(Stored items)
----------

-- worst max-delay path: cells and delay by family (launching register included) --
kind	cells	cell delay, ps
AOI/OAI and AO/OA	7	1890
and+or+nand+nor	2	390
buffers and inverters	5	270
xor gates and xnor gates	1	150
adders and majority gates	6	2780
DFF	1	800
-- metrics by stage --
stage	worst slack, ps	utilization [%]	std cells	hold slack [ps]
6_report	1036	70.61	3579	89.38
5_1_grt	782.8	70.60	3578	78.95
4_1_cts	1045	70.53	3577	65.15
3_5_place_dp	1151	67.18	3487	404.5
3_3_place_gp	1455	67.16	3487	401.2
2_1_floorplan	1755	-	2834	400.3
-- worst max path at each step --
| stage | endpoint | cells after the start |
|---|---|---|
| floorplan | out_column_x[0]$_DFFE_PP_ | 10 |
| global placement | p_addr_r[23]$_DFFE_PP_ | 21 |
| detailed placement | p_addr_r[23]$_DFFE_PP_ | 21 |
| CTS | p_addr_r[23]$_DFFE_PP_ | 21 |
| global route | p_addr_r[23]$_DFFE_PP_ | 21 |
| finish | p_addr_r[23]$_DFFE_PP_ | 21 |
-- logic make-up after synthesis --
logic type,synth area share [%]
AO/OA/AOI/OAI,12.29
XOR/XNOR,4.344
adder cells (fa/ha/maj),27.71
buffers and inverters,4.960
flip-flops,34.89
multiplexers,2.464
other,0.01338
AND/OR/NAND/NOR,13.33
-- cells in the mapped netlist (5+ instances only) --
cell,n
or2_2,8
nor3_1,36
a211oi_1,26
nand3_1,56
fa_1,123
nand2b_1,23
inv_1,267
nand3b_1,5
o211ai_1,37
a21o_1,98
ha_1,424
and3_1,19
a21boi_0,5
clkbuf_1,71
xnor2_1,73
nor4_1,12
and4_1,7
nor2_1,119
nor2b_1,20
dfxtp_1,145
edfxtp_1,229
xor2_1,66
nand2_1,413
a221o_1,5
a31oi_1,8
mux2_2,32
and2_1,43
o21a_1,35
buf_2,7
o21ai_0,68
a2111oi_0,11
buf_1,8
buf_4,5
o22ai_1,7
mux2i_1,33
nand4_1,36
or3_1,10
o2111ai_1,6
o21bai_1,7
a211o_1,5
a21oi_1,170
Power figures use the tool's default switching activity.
[src/rtl/core/smx_pkg.sv]
`timescale 1ns / 1ps
`default_nettype none
// ----------------------------------------------------------------------------
// Softmax package
// Shared constants, types and the fractional power table of the softmax engine.
// ----------------------------------------------------------------------------
package smx_pkg;

	localparam int unsigned DEPTH_DEF       = 64;
	localparam int unsigned VALUE_WIDTH_DEF = 16;
	localparam int unsigned PROB_W          = 16;
	localparam int unsigned POS_W           = 6;
	localparam int unsigned SUM_W           = 23;
	localparam int unsigned DIV_W           = 32;
	localparam logic [14:0] LOG2E_Q14       = 15'd23637;

	// Controller states.
	typedef enum logic [2:0] {
		ST_COLLECT,
		ST_SUM,
		ST_DIV,
		ST_NORM,
		ST_CLEAR
	} smx_state_t;

	// Commands from the controller to the datapath.
	typedef struct packed {
		logic clear;      // return vector state to reset values
		logic rd_start;   // restart read index
		logic sum_en;     // exponent pass running
		logic div_start;  // start the reciprocal divider
		logic norm_en;    // normalise pass running
	} smx_cmd_t;

	// Status from the datapath to the controller.
	typedef struct packed {
		logic sum_done;
		logic div_done;
		logic norm_done;
	} smx_stat_t;

	// 2^(-2^(b-8)) in Q0.16, indexed by fraction bit.
	function automatic logic [15:0] frac_pow(input logic [2:0] b);
		logic [15:0] r;
		begin
			case (b)
				3'd0: r = 16'd65359;
				3'd1: r = 16'd65182;
				3'd2: r = 16'd64830;
				3'd3: r = 16'd64132;
				3'd4: r = 16'd62757;
				3'd5: r = 16'd60097;
				3'd6: r = 16'd55109;
				default: r = 16'd46341;
			endcase
			return r;
		end
	endfunction

endpackage
`default_nettype wire

[src/rtl/core/smx_ctrl.sv]
`timescale 1ns / 1ps
`default_nettype none
// ----------------------------------------------------------------------------
// Softmax controller
// Sequences collection, exponent sum, reciprocal and normalise passes.
// ----------------------------------------------------------------------------
module smx_ctrl
	import smx_pkg::*;
(
	input  wire logic      clk,
	input  wire logic      arst_n,
	input  wire logic      in_xfer,
	input  wire logic      in_last,
	input  wire smx_stat_t stat,
	output smx_cmd_t       cmd,
	output logic           in_stall
);

	smx_state_t state_q, state_d;

	always_ff @(posedge clk or negedge arst_n) begin
		if (!arst_n) begin
			state_q <= ST_COLLECT;
		end else begin
			state_q <= state_d;
		end
	end

	// Next state.
	always_comb begin
		state_d = state_q;
		unique case (state_q)
			ST_COLLECT: if (in_xfer && in_last) state_d = ST_SUM;
			ST_SUM:     if (stat.sum_done) state_d = ST_DIV;
			ST_DIV:     if (stat.div_done) state_d = ST_NORM;
			ST_NORM:    if (stat.norm_done) state_d = ST_CLEAR;
			ST_CLEAR:   state_d = ST_COLLECT;
			default:    state_d = ST_COLLECT;
		endcase
	end

	// Outputs.
	always_comb begin
		cmd      = '0;
		in_stall = 1'b1;
		unique case (state_q)
			ST_COLLECT: begin
				in_stall     = 1'b0;
				cmd.rd_start = 1'b1;
			end
			ST_SUM: begin
				cmd.sum_en = 1'b1;
				if (stat.sum_done) begin
					cmd.div_start = 1'b1;
				end
			end
			ST_DIV: begin
				cmd.rd_start = stat.div_done;
			end
			ST_NORM:  cmd.norm_en = 1'b1;
			ST_CLEAR: cmd.clear   = 1'b1;
			default:  cmd         = '0;
		endcase
	end

endmodule
`default_nettype wire

[config.mk]
export PLATFORM = sky130hd
export DESIGN_NAME = smx_ctrl
export DESIGN_NICKNAME = d
export VERILOG_FILES = /design/src/rtl/core/smx_pkg.sv /design/src/rtl/core/smx_ctrl.sv
export SDC_FILE = /design/constraint.sdc
export NUM_CORES = 1
export LEC_CHECK = 0
export ABC_CLOCK_PERIOD_IN_PS = 1120
export BUFFER_PORTS_ARGS = -buffer_cell sky130_fd_sc_hd__buf_2
export CORE_AREA = 2 2 39 41
export DETAILED_ROUTE_END_ITERATION = 8
export DIE_AREA = 0 0 41 43
export HOLD_SLACK_MARGIN = 0.06
export PLACE_DENSITY = 0.38
export SYNTH_ARGS = -nofsm -noshare
export SYNTH_HDL_FRONTEND = slang
export SYNTH_SLANG_ARGS = --single-unit
[constraint.sdc]
create_clock -name clk -period 1.12 [get_ports clk]
set_input_delay 0.056 -clock clk [delete_from_list [all_inputs] [get_ports clk]]
set_output_delay 0.056 -clock clk [all_outputs]
set_load 0.005 [all_outputs]
==> results of run 1 <==
[where the power goes]
part | leakage (nW) | total, mW | internal, mW | switching [mW]
clock network | 0.0150 | 0.192 | 0.134 | 0.0584
logic | 0.135 | 0.561 | 0.356 | 0.205
registers | 0.0342 | 0.241 | 0.162 | 0.0792
[repair_timing]
item                                   CTS  global route
gates resized for setup                  5             4
pin swaps                                1             1
endpoints found under the hold margin    3             0
setup endpoints to repair                5             6
hold buffers                             1             0
buffers inserted                         5             0
[worst max-delay path, cell delays in order (launching register included)]
cell	delay, ns
sky130_fd_sc_hd__dfrtp_2	0.43
sky130_fd_sc_hd__or3_1	0.37
sky130_fd_sc_hd__buf_2	0.13
[kinds of logic after synthesis]
kind of cell | share of synthesized area, %
flops | 35.3
simple gates | 32.4
compound gates | 16.5
buf+inv | 8.82
mux | 7.06
[final cells by class]
class,instances,area (µm²)
repair buffers,18,105
multi-input cells,15,148
well taps,16,20.0
flip-flops and latches,3,78.8
clock buffers,4,26.3
fillers,162,1010
[worst max path at each step]
| stage | cells past startpoint | endpoint |
|---|---|---|
| floorplan | 3 | state_q[0] |
| detailed placement | 2 | state_q[0] |
| CTS | 2 | in_stall |
| finish | 2 | in_stall |
| global route | 2 | in_stall |
| global placement | 2 | state_q[0] |
[cell usage in the layout (no fill, tap or decap), types with 2 or more instances in the layout]
master / count
sky130_fd_sc_hd__buf_4: 4
sky130_fd_sc_hd__buf_2: 13
sky130_fd_sc_hd__nand3b_1: 2
sky130_fd_sc_hd__and2_1: 2
sky130_fd_sc_hd__a21oi_1: 2
sky130_fd_sc_hd__nor3b_2: 2
sky130_fd_sc_hd__dfrtp_2: 3
sky130_fd_sc_hd__clkbuf_4: 3
[layer usage]
layer | vias to the layer above | wire, µm | share of wire [%]
met5 | - | 0 | 0
met4 | 0 | 12 | 1.9
met3 | 2 | 40 | 6.3
met2 | 10 | 341 | 53
met1 | 102 | 243 | 38
li1 | 111 | - | -
[through the flow]
stage	std cells	hold slack [ns]	util (%)	total power, mW	setup WS (ns)
2_1_floorplan	20	-0.240	-	0.503	0.0738
4_1_cts	56	0.0829	25.9	0.928	-0.107
6_report	56	0.0826	27.3	0.994	-0.113
3_3_place_gp	46	-0.139	19.8	0.570	0.0520
5_1_grt	56	0.0901	27.3	1.10	-0.171
3_5_place_dp	46	-0.145	19.8	0.584	0.0197
==> out/results.ini, run 1 <==
[drt]
wire_per_inst_um=11.4
initialDrtViolationCount=3
route.detailed.drc=0
post_drt_via_cell_ratio=4.02
drt_first_pass_iters=2
drt.antenna.violating_nets=0
route.vias.total=225
drt_wl_total_um=638

[critical_path]
crit_required_ns=1.06
worst-r2r-setup-slack_ns=-0.09
critPathMaxFanout=6
r2r_cells=3
cp_data_arrival_time_ns=1.18
regToRegEndpoint=state_q[0]
critical_path_class=register to output pin
crit_path_end_kind=output pin
setup.worst_path.start=state_q[0]
setup.worst_path.start_class=register
r2r_start=state_q[1]

[timing]
max_freq_ghz=0.811
actual_slew_at_the_worst_max_slew_pin_ns=0.263
finalHoldViolCount=0
clock-skew-final_ns=0.00388
layout_worst_path_cycle_share_pct=110
timing.final.setup_violations=5
unrepaired_setup_endpoints_after_global_routing=yes
setup_slack_ns=-0.113
fin_crit_ns=1.23
total_negative_slack_ns=-0.346
final-max-slew-violation-count=0
max-slew-margin-rel_pct=82.5

[placed_design]
buffer_ports.inserted=12
postPlaceCellArea_um2=274
gpl.final_weighted_congestion=0.697
detailedPlacementHpwl_um=415

[synthesis]
synth-edff-count=0
synth.top_cells.by_area=sky130_fd_sc_hd__dfrtp_1, sky130_fd_sc_hd__a221oi_2, sky130_fd_sc_hd__mux2_4
synth.yosys.warnings=0
share_of_flip_flops_with_an_asynchronous_set_or_reset_pct=100
ys_seq_area_share_pct=35.3
yosysTopAreaCell=sky130_fd_sc_hd__dfrtp_1
synth_top_cell_area_share_pct=35.3
post-synth-top-count-cell=sky130_fd_sc_hd__dfrtp_1
ys_ff_latch=3
ys_dominant_reg_cell=sky130_fd_sc_hd__dfrtp_1
netlist_area_before_placement_um2=213
post_synth.cell_area_avg_um2=10.6
synth_cell_type_count=14
synthesis.instances=20
synthTopCellsByCount=sky130_fd_sc_hd__dfrtp_1, sky130_fd_sc_hd__a21oi_1, sky130_fd_sc_hd__and2_1, sky130_fd_sc_hd__nand3b_1, sky130_fd_sc_hd__nor3b_1
syn_nets=27

[power_and_ir_drop]
power.static_leakage_nw=0.184
power-per-cell-area_mw_per_mm2=2630
worst_ir_drop_vdd_uv=829

[clock_tree]
h_tree_depth_reported_by_cts=1
clock_latency_ns=0.23
cts_made_buffers=3
tritoncts_clock_tree=built
clk_pin_slew_worst_paths_ns=0.04
ctsLongestPathBuffers=2
clk_root_buffer_cell=sky130_fd_sc_hd__clkbuf_4
cts_num_sinks=3

[global_routing]
grtUsageMet1_pct=11.0
grt-busiest-layer=met2
grt_max_degree=8
grtUsageMet3_pct=1.57
globalRouteOverflowTotal=0
grtUsageTotal_pct=10.3
grtUsageMet2_pct=14.7
grt_antenna_before_repair=0
grt_pass1_vias=256
grt_pass1_wl_um=1080

[final_layout]
post_route_cells_drive_above_1_share_pct=72.5
largest_reg_flops=3
layout.nets=48
final_design_area_no_fill_um2=378
antenna_cells_inserted=0
top_register=state_q
syn_to_final_growth_pct=77.6
biggestRegsByFlops=state_q (3)

[die]
boundaryPins=13
chipWidth_um=41
die_height_um=43
initial_utilization_pct=15.4
fp.coreArea_mm2=0.00138
die_area_mm2=0.00176
std_cell_rows=14

[min_path]
hp-start=stat[0]
hold_path_class=input pin to register
holdPathEnd=state_q[2]
timing.hold.worst_path_depth=2

[flow_run]
max_cap_violations=0

[status]
outcome=finished with violations
failed_checks=negative setup slack

No activity file was read; power rests on OpenSTA's default activity.
==> inputs of run 2 (changes only) <==
--- a/config.mk
+++ b/config.mk
@@ -5,13 +5,13 @@
 export SDC_FILE = /design/constraint.sdc
 export NUM_CORES = 1
 export LEC_CHECK = 0
-export ABC_CLOCK_PERIOD_IN_PS = 1120
+export ABC_CLOCK_PERIOD_IN_PS = 1480
 export BUFFER_PORTS_ARGS = -buffer_cell sky130_fd_sc_hd__buf_2
 export CORE_AREA = 2 2 39 41
 export DETAILED_ROUTE_END_ITERATION = 8
 export DIE_AREA = 0 0 41 43
 export HOLD_SLACK_MARGIN = 0.06
-export PLACE_DENSITY = 0.38
+export PLACE_DENSITY = 0.37
 export SYNTH_ARGS = -nofsm -noshare
 export SYNTH_HDL_FRONTEND = slang
 export SYNTH_SLANG_ARGS = --single-unit
==> constraint.sdc (replaced) <==
create_clock -name clk -period 1.48 [get_ports clk]
set_input_delay 0.074 -clock clk [delete_from_list [all_inputs] [get_ports clk]]
set_output_delay 0.074 -clock clk [all_outputs]
set_load 0.005 [all_outputs]
==> out/results.ini, run 2 (synthesis gave the netlist of run 1 again) <==
[final_layout]
largest_reg_flops=3  ; unchanged
stdcell_count=51  ; -8.9%
layout_common_cells=sky130_fd_sc_hd__buf_2, sky130_fd_sc_hd__clkbuf_4, sky130_fd_sc_hd__dfrtp_1
antenna_cells_inserted=0  ; unchanged
post_route_cells_drive_above_1_share_pct=51.4  ; -21 points
post-route-util_pct=22.4  ; -4.9 points
layout_commonest_cell=sky130_fd_sc_hd__buf_2
syn_to_final_growth_pct=45.9
biggestRegsByFlops=state_q (3)
top_register=state_q
layout.nets=43  ; -10%

[clock_tree]
clk_root_buffer_cell=sky130_fd_sc_hd__clkbuf_4
clk_pin_slew_worst_paths_ns=0.04  ; about the same
clock_latency_ns=0.23  ; about the same
h_tree_depth_reported_by_cts=1  ; unchanged
cts_num_sinks=3  ; unchanged
ctsLongestPathBuffers=2  ; unchanged
tritoncts_clock_tree=built
cts_made_buffers=3  ; unchanged

[timing]
layout_worst_path_cycle_share_pct=88.6
timing.final.setup_violations=0  ; -5
final-max-slew-violation-count=0  ; unchanged
unrepaired_setup_endpoints_after_global_routing=no
max-slew-margin-rel_pct=81.4  ; -1.1 points
actual_slew_at_the_worst_max_slew_pin_ns=0.280  ; +0.0163 ns
clock-skew-final_ns=0.00178  ; -0.00210 ns
fin_crit_ns=1.31
max_freq_ghz=0.762
setup_slack_ns=0.168  ; +0.281 ns
total_negative_slack_ns=0  ; +0.346 ns
finalHoldViolCount=0  ; unchanged

[power_and_ir_drop]
report.power.total_mw=0.580  ; -42%
power-per-cell-area_mw_per_mm2=1870  ; -29%
power.static_leakage_nw=0.151  ; -18%
worst_ir_drop_vdd_uv=423  ; -49%

[min_path]
hp-start=stat[0]
timing.hold.worst_path_depth=2  ; unchanged
holdPathEnd=state_q[2]
hold_path_class=input pin to register

[critical_path]
crit_required_ns=1.41  ; +0.35 ns
regToRegEndpoint=state_q[0]
worst-r2r-setup-slack_ns=0.38  ; +0.47 ns
max_incr_delay_on_cp_ns=0.49  ; +0.06 ns
critical_path_class=register to output pin
slowest_stage=sky130_fd_sc_hd__dfrtp_1
r2r_cells=2  ; -1
critPathMaxFanout=9  ; +3
r2r_start=state_q[1]
cp_data_arrival_time_ns=1.24  ; +0.06 ns
crit_chain=nor3b_1 -> and2_1 -> buf_2
crit_path_end_kind=output pin
setup.worst_path.start_class=register

[drt]
drt_first_pass_iters=2  ; unchanged
post_drt_via_cell_ratio=4.10  ; +2.0%
route.detailed.drc=0  ; unchanged
drt.antenna.violating_nets=0  ; unchanged
route.vias.total=209  ; -7.1%
drt_wl_total_um=509  ; -20%
wire_per_inst_um=9.98  ; -12%
initialDrtViolationCount=2  ; -1

[die]
fp.coreArea_mm2=0.00138  ; unchanged
initial_utilization_pct=15.4  ; unchanged
boundaryPins=13  ; unchanged
std_cell_rows=14  ; unchanged
die_height_um=43  ; unchanged
chipWidth_um=41  ; unchanged
die_area_mm2=0.00176  ; unchanged

[global_routing]
grt_pass1_wl_um=724  ; -33%
grt_max_degree=11  ; +3
grt_pass1_vias=173  ; -32%
grt_antenna_before_repair=0  ; unchanged
grtUsageTotal_pct=6.83  ; -3.4 points
globalRouteOverflowTotal=0  ; unchanged

[placed_design]
place.detailed.instances=46  ; unchanged
buffer_ports.inserted=12  ; unchanged
dp_worst_setup_slack_ns=0.362  ; +0.342 ns
detailedPlacementHpwl_um=364  ; -12%
gpl.final_weighted_congestion=0.703  ; +0.90%

[flow_run]
max_cap_violations=0  ; unchanged

[status]
outcome=finished clean

-- run 2: cell types whose count changed in the layout (fill, tap and decap cells not counted), sizes merged --
| cell | delta |
|---|---|
| buf | -5 |
-- run 2: report_power, final --
group	total, mW	switching, mW	internal, mW	leakage (nW)
clock	0.145	0.0436	0.101	0.0150
combinational	0.245	0.0839	0.161	0.0979
sequential	0.190	0.0749	0.115	0.0380
total	0.580	0.202	0.377	0.151
-- run 2: final cells by class --
cell class                      count  area, µm²
Timing Repair Buffer               13       70.1
Multi-Input combinational cell     15        119
Clock buffer                        4       26.3
Tap cell                           16       20.0
Sequential cell                     3       75.1
Fill cell                         161       1070
-- run 2: routing by layer --
layer / track usage, % / vias to the layer above / part of all wire, %
li1: - / 102 / -
met1: 9.03 / 95 / 46
met2: 6.88 / 12 / 39
met3: 7.85 / 0 / 15
met4: 2.00 / 0 / 0
met5: 0 / - / 0
-- run 2: per-stage QoR --
step                      cell area [µm²]  hold WS [ns]
final                                 310         0.101
after global routing                  310        0.0888
after CTS                             310        0.0919
after detailed placement              274        -0.127
after global placement                274        -0.125
after floorplan                       213        -0.222
-- run 2: worst max-delay path: cells and delay by family, from the launching register on --
kind / cells / cell delay (ns)
AND/OR/NAND/NOR: 2 / 0.41
buffers and inverters: 1 / 0.10
flip-flops: 1 / 0.49
-- run 2: timing repair --
item,CTS,global route
gates resized for setup,0,0
setup buffers,0,0
hold endpoints to repair,3,0
hold buffers,1,0
-- run 2: worst max-delay path by stage --
stage / from / endpoint
after floorplan: state_q[1] / state_q[0]
after global placement: state_q[1] / state_q[0]
after detailed placement: state_q[1] / state_q[0]
after CTS: state_q[0] / cmd[1]
after global routing: state_q[0] / cmd[1]
final: state_q[0] / cmd[1]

----------

● **Activity**: Could you retype exactly the lines above, starting at the line that contains "detailed placement | p_addr_r[23]$_DFFE_PP_ | 21 |" and ending at the line that contains "XOR/XNOR,4.344", and nothing more?

● **Output**:
| detailed placement | p_addr_r[23]$_DFFE_PP_ | 21 |
| CTS | p_addr_r[23]$_DFFE_PP_ | 21 |
| global route | p_addr_r[23]$_DFFE_PP_ | 21 |
| finish | p_addr_r[23]$_DFFE_PP_ | 21 |
-- logic make-up after synthesis --
logic type,synth area share [%]
AO/OA/AOI/OAI,12.29
XOR/XNOR,4.344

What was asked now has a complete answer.